**Task item**
Exactly how many lines in this material contain the string "automatic"? Reply with the number alone.

————

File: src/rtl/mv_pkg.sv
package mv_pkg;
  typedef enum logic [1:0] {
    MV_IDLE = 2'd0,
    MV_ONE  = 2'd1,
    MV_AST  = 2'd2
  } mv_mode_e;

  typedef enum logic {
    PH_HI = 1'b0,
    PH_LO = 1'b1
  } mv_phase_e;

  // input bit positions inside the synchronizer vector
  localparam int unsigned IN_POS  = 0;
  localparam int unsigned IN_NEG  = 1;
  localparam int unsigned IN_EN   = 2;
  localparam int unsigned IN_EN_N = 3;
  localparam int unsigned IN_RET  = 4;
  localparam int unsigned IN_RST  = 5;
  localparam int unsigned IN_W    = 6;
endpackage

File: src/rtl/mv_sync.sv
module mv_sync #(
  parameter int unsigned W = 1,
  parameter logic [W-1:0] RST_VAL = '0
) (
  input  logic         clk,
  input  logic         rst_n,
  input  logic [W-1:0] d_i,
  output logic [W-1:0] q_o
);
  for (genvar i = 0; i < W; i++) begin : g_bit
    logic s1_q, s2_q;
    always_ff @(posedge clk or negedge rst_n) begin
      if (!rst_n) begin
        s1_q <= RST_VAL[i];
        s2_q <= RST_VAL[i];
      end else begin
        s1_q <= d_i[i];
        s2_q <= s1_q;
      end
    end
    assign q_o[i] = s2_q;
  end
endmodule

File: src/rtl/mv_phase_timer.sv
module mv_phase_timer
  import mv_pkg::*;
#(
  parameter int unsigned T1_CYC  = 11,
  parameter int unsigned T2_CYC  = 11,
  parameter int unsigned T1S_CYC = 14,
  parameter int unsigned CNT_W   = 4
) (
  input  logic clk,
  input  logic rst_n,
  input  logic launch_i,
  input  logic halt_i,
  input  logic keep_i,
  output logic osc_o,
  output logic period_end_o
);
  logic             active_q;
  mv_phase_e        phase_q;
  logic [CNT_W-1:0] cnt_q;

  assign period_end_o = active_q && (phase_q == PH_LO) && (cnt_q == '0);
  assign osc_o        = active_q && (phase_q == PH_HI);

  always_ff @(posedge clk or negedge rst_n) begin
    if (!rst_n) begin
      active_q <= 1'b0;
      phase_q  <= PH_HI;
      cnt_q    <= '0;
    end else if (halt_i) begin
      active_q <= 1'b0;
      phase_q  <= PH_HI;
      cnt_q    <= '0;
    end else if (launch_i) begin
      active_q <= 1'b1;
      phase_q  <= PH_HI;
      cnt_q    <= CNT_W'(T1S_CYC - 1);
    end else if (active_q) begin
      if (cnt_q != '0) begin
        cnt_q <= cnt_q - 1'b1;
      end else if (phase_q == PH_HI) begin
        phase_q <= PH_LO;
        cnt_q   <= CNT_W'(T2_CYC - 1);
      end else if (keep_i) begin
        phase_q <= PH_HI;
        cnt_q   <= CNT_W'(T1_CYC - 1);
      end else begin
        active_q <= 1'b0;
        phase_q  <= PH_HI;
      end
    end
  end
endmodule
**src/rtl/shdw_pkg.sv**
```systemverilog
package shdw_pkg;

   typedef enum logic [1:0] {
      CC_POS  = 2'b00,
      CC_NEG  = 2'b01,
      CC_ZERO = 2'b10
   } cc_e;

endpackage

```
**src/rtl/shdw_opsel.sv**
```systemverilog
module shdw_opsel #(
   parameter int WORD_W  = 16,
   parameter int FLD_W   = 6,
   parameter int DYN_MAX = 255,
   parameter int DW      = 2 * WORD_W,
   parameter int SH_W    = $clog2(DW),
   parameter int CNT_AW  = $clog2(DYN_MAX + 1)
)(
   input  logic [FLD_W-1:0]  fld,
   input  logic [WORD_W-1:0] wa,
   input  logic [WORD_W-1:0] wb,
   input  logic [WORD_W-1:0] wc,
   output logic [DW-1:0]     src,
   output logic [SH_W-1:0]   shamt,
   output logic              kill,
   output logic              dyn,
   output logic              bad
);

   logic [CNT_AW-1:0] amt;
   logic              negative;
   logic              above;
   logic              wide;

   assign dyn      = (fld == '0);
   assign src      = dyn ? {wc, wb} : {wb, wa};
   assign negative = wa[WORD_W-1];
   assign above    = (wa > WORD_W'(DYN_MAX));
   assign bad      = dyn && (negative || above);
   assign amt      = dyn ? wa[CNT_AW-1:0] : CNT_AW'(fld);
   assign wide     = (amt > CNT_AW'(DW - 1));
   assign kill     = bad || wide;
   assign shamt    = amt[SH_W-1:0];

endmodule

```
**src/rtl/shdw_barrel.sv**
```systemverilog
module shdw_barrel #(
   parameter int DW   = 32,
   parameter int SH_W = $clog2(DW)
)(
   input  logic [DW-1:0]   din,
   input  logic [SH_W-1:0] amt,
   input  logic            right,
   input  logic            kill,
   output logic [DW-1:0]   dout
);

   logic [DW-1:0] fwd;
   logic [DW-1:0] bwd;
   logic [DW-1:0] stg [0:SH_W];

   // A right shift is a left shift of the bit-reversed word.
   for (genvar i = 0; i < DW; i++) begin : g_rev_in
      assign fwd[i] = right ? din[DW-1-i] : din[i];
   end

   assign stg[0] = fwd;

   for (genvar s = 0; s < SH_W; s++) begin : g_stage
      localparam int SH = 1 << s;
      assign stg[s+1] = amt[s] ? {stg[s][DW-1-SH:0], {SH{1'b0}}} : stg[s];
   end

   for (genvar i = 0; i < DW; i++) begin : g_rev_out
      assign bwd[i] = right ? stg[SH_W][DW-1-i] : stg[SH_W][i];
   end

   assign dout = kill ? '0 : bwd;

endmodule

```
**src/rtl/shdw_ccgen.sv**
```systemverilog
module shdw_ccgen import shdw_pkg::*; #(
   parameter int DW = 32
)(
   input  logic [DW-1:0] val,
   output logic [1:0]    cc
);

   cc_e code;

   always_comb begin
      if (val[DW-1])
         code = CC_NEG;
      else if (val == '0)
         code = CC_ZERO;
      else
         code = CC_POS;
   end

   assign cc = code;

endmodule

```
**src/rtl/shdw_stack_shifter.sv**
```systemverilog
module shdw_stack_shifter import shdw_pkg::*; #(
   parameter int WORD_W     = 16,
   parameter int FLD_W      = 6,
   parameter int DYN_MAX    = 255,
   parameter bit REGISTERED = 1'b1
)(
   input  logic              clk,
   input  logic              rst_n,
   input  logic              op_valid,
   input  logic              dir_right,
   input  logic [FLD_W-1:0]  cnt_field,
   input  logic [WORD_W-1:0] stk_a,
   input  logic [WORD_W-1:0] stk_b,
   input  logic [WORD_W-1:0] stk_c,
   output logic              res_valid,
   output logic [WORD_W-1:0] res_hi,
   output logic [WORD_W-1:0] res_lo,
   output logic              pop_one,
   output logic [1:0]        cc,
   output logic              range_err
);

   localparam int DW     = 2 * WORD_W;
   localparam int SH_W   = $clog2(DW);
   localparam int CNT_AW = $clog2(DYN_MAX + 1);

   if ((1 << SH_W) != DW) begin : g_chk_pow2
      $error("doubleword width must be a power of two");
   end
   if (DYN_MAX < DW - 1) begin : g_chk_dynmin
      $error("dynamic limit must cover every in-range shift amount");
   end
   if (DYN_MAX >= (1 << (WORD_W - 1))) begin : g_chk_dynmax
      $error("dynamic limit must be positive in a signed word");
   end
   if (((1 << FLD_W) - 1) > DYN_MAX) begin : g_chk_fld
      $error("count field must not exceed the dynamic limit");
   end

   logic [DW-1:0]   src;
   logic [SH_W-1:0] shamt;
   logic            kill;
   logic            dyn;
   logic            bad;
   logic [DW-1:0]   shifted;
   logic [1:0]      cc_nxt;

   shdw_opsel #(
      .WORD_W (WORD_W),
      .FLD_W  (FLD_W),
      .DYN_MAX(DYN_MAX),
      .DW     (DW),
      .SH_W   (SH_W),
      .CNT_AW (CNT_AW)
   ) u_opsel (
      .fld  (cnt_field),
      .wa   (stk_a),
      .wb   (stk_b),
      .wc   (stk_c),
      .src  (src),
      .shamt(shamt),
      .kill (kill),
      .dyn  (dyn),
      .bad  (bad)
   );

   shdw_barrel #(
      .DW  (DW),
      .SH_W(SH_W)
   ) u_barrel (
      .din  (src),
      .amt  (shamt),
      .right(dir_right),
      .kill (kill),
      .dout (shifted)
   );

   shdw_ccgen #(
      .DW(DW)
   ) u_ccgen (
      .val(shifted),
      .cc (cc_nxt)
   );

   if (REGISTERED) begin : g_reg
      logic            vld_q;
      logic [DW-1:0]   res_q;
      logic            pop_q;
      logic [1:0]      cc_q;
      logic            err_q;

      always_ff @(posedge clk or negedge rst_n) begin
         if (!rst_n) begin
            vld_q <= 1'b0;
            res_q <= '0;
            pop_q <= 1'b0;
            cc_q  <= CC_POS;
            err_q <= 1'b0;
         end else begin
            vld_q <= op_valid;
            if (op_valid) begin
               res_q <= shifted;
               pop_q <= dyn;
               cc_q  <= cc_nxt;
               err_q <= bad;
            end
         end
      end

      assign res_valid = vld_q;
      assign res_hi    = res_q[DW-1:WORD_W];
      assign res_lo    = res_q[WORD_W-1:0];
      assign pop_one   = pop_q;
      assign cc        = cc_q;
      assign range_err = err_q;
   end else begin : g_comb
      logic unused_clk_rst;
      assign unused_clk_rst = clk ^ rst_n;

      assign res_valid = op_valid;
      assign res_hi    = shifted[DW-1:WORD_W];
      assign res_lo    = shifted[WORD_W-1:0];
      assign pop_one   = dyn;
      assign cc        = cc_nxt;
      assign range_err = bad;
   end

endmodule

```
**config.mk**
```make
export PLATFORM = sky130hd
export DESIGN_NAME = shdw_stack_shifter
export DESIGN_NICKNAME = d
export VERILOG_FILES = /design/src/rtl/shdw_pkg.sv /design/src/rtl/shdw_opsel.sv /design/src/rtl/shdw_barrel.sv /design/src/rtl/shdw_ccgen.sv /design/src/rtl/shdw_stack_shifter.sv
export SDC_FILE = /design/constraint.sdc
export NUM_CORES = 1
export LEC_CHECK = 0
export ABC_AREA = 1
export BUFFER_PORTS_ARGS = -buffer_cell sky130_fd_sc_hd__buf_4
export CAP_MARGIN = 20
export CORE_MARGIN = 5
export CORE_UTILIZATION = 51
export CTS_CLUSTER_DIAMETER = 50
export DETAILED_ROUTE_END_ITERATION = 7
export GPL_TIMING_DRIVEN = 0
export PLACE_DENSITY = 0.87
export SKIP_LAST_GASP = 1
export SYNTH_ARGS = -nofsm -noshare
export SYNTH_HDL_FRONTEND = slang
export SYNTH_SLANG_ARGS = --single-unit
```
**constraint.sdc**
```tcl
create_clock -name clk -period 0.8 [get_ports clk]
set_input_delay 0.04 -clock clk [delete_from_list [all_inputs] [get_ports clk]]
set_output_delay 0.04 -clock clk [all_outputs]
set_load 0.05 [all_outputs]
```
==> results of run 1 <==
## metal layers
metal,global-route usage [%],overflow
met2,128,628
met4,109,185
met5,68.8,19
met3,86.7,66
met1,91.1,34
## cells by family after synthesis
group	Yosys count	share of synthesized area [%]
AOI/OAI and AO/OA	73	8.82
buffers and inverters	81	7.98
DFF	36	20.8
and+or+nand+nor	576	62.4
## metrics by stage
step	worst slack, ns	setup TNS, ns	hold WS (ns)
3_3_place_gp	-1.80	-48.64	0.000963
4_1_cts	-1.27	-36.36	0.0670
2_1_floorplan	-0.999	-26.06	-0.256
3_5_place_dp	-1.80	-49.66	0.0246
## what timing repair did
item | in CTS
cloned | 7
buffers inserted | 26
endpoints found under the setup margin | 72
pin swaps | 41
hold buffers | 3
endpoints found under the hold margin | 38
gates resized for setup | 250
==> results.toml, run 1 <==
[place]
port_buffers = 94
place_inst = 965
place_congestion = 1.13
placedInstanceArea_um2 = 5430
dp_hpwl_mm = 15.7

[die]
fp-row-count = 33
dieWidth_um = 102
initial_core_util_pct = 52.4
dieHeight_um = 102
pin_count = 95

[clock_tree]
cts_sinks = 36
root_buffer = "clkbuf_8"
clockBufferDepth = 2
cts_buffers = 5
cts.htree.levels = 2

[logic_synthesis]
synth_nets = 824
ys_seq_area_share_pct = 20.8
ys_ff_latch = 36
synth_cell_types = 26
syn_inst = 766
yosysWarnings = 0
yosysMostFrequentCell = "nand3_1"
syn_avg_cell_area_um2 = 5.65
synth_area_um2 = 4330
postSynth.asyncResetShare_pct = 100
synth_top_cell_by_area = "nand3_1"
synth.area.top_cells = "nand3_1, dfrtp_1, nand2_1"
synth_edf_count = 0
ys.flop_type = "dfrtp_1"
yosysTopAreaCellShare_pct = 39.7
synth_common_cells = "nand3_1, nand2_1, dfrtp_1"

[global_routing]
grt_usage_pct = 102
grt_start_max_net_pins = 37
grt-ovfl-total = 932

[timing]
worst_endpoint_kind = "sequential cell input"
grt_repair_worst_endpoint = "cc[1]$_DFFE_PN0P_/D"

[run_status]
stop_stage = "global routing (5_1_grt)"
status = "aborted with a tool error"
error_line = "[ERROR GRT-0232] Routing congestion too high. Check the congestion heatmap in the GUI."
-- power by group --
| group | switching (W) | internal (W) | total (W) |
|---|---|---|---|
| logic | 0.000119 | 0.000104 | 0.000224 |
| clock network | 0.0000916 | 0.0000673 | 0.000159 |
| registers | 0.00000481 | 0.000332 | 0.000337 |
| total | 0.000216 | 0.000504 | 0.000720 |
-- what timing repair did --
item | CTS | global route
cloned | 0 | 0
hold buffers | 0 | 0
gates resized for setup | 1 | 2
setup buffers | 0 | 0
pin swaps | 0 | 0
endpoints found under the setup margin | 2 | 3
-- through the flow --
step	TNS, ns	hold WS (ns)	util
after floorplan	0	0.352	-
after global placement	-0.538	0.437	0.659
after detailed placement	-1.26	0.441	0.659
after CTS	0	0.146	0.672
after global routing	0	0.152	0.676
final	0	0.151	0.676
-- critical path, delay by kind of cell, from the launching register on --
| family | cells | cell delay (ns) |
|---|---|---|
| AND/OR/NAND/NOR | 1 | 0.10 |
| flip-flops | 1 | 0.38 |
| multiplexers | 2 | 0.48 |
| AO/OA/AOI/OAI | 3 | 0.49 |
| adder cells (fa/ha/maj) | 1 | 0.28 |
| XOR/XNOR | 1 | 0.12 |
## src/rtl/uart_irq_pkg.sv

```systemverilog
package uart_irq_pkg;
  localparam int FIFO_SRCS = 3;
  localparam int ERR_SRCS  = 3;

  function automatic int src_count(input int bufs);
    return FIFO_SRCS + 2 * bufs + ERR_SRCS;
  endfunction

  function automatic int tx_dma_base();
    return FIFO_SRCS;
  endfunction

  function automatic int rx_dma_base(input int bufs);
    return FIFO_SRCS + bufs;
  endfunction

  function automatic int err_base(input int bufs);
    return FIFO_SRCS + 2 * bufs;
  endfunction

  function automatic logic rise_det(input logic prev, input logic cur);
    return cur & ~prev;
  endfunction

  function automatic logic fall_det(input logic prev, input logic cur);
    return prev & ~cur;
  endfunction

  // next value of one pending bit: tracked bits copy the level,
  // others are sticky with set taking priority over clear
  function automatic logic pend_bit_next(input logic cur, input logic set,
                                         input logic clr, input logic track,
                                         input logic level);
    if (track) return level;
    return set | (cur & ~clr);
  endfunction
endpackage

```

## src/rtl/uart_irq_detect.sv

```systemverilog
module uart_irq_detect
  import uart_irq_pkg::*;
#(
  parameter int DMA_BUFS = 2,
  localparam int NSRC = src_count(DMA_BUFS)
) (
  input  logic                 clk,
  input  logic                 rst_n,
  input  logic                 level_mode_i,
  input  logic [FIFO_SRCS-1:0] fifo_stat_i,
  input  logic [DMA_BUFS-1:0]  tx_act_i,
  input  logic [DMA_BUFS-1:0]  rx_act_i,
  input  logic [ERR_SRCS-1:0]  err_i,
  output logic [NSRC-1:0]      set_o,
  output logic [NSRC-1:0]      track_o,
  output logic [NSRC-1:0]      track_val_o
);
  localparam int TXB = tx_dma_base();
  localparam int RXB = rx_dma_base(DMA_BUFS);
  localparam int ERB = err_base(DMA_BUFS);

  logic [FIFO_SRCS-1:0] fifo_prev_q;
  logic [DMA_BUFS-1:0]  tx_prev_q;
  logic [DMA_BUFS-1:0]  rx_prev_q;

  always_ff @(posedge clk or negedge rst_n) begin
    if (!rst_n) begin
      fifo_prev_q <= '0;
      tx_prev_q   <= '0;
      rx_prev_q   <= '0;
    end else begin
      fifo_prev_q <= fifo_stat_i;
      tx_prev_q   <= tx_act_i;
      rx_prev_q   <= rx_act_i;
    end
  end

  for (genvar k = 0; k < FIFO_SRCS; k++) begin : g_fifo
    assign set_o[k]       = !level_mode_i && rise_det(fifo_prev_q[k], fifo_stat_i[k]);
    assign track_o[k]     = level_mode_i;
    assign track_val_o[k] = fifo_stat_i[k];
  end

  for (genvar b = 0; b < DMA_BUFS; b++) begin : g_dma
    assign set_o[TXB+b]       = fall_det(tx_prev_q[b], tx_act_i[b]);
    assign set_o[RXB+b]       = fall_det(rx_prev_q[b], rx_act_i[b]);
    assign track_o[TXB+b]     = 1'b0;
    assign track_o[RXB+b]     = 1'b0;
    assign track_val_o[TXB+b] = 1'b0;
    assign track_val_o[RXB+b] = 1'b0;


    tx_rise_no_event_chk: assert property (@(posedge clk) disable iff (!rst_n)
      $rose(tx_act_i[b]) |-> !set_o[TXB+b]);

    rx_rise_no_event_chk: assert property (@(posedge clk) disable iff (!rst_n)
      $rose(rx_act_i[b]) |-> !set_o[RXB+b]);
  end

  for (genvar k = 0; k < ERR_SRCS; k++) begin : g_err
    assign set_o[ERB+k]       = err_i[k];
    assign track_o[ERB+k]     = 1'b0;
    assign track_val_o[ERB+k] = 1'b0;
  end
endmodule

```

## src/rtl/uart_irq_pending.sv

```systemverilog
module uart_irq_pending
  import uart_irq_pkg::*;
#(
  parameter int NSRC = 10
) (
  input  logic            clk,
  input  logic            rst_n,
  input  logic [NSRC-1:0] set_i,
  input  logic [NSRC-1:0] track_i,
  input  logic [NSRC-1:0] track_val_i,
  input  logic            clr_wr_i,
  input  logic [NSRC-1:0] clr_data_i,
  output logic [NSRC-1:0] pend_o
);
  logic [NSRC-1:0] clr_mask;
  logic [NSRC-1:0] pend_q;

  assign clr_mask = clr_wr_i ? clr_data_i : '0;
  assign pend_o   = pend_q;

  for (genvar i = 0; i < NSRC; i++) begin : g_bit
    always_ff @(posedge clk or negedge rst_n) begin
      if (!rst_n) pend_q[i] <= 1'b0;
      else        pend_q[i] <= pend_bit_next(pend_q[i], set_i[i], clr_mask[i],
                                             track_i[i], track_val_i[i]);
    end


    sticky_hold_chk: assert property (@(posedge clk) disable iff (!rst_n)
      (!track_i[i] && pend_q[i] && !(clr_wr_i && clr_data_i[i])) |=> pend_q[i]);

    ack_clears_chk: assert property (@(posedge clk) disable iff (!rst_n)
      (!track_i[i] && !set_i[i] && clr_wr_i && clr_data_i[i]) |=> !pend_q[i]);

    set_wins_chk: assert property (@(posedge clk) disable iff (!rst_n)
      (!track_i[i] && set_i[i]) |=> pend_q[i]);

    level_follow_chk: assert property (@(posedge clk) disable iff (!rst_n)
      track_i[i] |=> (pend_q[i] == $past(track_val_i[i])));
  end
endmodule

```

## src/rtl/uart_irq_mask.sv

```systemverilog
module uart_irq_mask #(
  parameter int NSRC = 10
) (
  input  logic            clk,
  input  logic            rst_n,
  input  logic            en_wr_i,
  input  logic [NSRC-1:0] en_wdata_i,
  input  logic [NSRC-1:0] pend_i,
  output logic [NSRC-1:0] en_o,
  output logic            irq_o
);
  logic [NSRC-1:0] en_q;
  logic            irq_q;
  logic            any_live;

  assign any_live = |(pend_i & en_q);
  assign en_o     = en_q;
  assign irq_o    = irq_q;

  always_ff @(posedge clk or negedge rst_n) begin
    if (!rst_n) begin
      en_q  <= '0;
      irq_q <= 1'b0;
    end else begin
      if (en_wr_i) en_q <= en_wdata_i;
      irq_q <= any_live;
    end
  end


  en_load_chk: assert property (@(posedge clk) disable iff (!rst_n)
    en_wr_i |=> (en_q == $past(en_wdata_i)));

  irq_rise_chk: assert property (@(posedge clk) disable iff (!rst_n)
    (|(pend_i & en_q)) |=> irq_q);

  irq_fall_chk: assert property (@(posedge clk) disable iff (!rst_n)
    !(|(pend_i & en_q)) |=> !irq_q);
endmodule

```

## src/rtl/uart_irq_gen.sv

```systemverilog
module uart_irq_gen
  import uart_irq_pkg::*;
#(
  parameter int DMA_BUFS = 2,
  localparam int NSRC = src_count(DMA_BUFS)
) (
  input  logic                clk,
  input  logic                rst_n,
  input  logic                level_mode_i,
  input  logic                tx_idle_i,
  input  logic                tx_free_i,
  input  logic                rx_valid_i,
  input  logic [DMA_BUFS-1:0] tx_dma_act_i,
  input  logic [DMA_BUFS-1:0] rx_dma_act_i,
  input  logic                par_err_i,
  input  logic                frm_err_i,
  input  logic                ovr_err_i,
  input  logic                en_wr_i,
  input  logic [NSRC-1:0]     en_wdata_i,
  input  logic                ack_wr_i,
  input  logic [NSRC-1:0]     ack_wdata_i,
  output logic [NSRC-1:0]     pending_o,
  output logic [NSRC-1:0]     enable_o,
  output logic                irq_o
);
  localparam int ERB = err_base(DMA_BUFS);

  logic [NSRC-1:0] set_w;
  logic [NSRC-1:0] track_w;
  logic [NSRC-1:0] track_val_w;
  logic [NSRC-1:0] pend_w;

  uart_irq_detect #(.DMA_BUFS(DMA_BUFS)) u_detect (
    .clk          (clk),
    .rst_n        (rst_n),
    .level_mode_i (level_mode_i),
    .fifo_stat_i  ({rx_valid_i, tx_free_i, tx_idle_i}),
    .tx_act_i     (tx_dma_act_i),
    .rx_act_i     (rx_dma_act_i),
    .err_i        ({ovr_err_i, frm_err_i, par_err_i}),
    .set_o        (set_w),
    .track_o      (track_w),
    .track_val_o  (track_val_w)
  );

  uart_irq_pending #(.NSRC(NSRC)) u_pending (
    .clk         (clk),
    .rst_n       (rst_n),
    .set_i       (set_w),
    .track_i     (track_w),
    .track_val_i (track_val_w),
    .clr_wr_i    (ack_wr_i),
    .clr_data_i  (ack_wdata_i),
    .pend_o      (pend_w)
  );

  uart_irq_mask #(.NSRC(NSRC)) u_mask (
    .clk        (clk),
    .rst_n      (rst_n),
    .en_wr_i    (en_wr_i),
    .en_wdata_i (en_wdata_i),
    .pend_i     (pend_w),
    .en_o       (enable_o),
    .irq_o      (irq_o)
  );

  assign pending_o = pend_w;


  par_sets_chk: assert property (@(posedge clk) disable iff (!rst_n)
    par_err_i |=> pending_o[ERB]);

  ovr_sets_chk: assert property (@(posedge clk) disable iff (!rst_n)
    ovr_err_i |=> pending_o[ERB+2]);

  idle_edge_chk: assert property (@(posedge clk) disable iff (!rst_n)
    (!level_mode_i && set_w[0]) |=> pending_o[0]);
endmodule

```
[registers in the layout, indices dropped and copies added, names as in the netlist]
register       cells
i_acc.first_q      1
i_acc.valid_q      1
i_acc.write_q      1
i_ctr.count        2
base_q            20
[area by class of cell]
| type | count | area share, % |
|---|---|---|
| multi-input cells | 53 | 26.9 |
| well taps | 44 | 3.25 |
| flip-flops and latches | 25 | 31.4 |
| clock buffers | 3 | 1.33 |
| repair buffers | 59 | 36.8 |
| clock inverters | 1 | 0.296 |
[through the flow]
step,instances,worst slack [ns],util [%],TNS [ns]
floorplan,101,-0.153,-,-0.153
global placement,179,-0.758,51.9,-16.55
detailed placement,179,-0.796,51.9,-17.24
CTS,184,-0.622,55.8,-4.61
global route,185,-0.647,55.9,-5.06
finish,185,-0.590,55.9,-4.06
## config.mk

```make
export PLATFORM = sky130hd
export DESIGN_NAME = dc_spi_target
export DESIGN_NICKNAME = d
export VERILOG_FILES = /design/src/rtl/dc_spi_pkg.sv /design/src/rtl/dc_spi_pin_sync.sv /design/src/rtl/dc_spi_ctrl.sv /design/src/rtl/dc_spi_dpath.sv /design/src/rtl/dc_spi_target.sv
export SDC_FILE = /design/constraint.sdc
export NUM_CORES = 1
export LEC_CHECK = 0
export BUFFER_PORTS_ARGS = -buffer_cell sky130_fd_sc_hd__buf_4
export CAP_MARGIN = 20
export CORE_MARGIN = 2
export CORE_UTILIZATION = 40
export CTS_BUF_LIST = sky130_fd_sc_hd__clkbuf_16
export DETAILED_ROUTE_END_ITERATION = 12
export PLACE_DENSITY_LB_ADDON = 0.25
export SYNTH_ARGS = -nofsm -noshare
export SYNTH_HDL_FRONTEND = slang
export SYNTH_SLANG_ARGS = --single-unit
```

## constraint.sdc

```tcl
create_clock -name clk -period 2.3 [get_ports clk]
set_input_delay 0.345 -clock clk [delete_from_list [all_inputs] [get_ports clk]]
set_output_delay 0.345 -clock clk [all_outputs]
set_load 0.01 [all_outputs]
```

————

**Exercise output**
7